#### [Exercise objective]
The answer must be the lines from the one containing "next_trig = 1'b0;" through the last line of the data below, copied exactly, with nothing else.

[Dataset entries]
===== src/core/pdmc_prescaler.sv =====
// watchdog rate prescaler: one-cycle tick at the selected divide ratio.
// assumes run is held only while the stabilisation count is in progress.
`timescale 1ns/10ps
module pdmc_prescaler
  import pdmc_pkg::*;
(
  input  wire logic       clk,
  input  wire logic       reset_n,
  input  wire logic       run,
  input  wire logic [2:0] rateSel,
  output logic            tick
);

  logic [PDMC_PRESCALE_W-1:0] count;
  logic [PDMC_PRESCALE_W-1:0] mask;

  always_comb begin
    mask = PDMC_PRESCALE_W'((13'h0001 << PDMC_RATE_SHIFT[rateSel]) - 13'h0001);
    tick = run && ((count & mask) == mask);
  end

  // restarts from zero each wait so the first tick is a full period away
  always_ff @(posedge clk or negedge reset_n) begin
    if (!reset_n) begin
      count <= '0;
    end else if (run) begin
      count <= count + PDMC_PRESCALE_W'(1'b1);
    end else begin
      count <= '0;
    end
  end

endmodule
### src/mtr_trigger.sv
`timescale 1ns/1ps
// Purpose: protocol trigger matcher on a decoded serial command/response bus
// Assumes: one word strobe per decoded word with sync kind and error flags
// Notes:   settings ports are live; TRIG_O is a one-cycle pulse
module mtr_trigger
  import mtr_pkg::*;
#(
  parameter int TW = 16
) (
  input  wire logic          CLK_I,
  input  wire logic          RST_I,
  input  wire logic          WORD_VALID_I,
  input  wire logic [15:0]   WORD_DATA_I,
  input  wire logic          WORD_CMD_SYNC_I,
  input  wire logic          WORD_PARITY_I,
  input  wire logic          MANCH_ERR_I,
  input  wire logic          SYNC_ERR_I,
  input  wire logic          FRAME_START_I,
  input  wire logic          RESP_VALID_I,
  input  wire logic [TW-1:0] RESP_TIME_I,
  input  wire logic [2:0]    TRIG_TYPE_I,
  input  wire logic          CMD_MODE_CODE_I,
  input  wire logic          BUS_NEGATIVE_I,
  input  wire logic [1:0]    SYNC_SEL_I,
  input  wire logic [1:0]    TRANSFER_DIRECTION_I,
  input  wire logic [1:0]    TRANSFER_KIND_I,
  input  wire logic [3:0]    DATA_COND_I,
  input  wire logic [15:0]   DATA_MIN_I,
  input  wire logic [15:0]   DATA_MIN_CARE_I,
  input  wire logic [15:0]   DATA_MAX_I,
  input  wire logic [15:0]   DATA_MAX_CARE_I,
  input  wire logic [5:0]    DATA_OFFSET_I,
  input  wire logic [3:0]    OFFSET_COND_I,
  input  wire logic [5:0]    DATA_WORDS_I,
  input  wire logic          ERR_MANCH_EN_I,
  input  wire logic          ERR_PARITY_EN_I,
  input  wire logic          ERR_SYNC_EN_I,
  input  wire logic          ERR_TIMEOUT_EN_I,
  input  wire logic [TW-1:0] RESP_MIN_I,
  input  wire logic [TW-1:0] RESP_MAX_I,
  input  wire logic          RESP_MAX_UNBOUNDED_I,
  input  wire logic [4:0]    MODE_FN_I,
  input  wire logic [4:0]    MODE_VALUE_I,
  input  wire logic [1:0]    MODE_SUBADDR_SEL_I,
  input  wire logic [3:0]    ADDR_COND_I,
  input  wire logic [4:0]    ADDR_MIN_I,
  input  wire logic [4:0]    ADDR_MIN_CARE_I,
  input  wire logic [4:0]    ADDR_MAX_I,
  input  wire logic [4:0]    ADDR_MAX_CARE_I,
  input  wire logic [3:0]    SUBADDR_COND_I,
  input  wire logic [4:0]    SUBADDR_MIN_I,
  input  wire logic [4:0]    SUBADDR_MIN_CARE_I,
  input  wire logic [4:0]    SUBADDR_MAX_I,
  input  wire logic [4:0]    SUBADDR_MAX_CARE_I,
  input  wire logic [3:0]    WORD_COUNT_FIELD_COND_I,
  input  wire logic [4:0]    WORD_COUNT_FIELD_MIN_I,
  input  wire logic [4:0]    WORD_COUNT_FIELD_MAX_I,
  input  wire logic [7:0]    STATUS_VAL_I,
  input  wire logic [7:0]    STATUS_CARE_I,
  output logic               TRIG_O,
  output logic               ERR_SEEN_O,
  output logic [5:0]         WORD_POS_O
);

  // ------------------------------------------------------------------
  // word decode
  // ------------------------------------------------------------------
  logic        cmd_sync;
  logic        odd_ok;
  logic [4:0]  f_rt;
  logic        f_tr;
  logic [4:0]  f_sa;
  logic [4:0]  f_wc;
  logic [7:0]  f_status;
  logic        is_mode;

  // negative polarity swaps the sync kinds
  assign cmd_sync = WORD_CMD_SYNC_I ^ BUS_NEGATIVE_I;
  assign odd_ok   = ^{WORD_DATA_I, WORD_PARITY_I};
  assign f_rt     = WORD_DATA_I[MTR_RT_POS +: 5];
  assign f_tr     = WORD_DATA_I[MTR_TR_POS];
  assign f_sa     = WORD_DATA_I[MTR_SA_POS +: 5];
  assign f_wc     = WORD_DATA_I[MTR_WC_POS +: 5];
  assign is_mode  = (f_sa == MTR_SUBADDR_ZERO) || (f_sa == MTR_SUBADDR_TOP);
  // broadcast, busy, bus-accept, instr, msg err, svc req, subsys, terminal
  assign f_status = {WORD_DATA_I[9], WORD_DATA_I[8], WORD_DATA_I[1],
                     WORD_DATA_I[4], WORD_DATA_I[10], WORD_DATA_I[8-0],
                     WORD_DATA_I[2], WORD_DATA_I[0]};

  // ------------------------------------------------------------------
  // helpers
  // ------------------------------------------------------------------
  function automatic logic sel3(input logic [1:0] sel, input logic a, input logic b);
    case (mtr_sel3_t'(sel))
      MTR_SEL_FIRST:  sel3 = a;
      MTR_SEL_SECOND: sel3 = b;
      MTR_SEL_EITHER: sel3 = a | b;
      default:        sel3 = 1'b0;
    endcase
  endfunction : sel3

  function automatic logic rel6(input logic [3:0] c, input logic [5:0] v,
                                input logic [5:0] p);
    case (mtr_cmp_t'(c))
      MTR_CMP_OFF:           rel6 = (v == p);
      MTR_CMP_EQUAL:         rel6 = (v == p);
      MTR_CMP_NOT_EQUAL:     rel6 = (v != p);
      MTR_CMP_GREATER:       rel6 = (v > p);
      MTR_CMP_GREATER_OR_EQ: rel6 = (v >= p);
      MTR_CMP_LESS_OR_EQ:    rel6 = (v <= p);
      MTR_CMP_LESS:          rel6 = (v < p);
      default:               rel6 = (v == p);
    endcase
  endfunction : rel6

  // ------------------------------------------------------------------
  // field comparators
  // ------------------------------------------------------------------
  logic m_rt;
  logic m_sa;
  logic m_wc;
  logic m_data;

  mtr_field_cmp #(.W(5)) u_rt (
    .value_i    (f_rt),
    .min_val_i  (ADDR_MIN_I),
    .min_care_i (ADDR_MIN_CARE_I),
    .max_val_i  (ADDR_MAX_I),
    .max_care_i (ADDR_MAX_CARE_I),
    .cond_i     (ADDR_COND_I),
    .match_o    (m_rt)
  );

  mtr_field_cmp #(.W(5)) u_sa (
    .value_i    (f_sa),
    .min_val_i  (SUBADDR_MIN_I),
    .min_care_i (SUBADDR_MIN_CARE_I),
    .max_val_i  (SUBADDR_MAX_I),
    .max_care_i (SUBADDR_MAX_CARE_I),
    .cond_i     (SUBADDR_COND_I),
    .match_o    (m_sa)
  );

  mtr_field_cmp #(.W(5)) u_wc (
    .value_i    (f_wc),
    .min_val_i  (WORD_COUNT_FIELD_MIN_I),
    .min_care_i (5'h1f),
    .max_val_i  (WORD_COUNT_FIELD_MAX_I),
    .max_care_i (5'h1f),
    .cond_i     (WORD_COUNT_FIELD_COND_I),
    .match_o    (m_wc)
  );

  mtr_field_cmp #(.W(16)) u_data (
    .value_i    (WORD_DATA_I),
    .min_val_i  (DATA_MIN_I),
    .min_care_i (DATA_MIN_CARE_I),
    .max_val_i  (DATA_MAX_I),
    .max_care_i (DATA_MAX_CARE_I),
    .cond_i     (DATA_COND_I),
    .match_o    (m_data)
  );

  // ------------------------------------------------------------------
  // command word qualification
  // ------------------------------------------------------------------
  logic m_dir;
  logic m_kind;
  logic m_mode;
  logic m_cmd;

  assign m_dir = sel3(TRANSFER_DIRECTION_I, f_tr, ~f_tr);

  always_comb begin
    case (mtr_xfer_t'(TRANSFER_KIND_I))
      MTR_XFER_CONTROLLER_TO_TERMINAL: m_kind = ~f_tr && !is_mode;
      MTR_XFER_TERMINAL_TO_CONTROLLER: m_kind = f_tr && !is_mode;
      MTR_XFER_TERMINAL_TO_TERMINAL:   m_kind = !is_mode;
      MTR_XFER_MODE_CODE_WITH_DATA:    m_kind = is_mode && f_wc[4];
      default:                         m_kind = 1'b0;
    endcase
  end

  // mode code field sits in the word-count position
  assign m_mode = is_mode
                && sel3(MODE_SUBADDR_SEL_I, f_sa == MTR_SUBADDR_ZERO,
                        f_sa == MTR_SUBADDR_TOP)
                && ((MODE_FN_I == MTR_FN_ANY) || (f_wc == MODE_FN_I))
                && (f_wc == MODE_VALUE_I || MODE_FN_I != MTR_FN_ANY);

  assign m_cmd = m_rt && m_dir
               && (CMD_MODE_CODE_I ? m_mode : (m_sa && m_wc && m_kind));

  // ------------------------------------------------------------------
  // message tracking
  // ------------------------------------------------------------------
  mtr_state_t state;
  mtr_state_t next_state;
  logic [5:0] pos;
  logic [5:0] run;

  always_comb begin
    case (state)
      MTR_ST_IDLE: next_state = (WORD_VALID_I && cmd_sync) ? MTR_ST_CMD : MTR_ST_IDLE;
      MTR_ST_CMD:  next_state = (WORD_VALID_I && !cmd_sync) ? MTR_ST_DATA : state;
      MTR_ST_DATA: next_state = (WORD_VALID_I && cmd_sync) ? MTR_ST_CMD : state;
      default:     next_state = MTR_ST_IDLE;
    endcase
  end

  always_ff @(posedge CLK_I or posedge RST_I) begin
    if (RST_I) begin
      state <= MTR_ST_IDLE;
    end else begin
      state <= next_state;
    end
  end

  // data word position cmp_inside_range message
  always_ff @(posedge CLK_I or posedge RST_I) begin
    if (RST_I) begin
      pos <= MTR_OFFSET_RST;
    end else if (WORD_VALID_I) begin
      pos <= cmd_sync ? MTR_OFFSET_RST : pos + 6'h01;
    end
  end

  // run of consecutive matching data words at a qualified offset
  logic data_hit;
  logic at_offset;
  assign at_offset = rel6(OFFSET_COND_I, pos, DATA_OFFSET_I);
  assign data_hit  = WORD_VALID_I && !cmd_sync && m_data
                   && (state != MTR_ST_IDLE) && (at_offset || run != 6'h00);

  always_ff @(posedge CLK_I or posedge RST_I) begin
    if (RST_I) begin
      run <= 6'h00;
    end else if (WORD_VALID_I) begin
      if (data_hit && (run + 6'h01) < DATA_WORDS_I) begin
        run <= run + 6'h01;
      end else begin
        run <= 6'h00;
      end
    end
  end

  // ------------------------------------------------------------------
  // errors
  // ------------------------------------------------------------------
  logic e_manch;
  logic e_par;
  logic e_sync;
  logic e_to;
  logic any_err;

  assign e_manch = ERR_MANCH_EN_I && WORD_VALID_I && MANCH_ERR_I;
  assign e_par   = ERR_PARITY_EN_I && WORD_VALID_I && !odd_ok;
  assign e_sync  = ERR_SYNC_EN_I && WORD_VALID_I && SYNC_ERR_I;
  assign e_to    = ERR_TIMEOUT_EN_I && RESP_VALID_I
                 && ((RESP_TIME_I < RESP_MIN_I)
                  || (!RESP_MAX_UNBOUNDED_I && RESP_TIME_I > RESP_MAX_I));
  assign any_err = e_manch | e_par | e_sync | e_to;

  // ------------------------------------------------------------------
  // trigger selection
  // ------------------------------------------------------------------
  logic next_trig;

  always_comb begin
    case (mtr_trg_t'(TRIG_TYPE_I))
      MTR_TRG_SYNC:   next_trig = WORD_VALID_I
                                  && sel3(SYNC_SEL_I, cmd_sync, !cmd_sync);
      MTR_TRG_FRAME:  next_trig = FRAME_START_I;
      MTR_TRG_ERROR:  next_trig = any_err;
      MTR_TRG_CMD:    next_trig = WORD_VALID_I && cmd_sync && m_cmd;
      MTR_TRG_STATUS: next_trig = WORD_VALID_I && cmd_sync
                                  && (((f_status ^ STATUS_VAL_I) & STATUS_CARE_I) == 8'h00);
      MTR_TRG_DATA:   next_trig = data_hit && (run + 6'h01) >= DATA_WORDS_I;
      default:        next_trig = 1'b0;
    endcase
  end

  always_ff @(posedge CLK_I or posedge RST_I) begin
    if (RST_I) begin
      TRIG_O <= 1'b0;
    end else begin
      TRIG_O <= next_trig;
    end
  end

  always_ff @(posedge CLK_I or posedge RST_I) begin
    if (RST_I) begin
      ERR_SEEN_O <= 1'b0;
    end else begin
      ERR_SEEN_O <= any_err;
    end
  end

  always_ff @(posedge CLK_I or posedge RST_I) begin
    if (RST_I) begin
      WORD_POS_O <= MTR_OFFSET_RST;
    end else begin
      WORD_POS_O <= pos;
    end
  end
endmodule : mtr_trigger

#### [Expected output]
      default:        next_trig = 1'b0;
    endcase
  end

  always_ff @(posedge CLK_I or posedge RST_I) begin
    if (RST_I) begin
      TRIG_O <= 1'b0;
    end else begin
      TRIG_O <= next_trig;
    end
  end

  always_ff @(posedge CLK_I or posedge RST_I) begin
    if (RST_I) begin
      ERR_SEEN_O <= 1'b0;
    end else begin
      ERR_SEEN_O <= any_err;
    end
  end

  always_ff @(posedge CLK_I or posedge RST_I) begin
    if (RST_I) begin
      WORD_POS_O <= MTR_OFFSET_RST;
    end else begin
      WORD_POS_O <= pos;
    end
  end
endmodule : mtr_trigger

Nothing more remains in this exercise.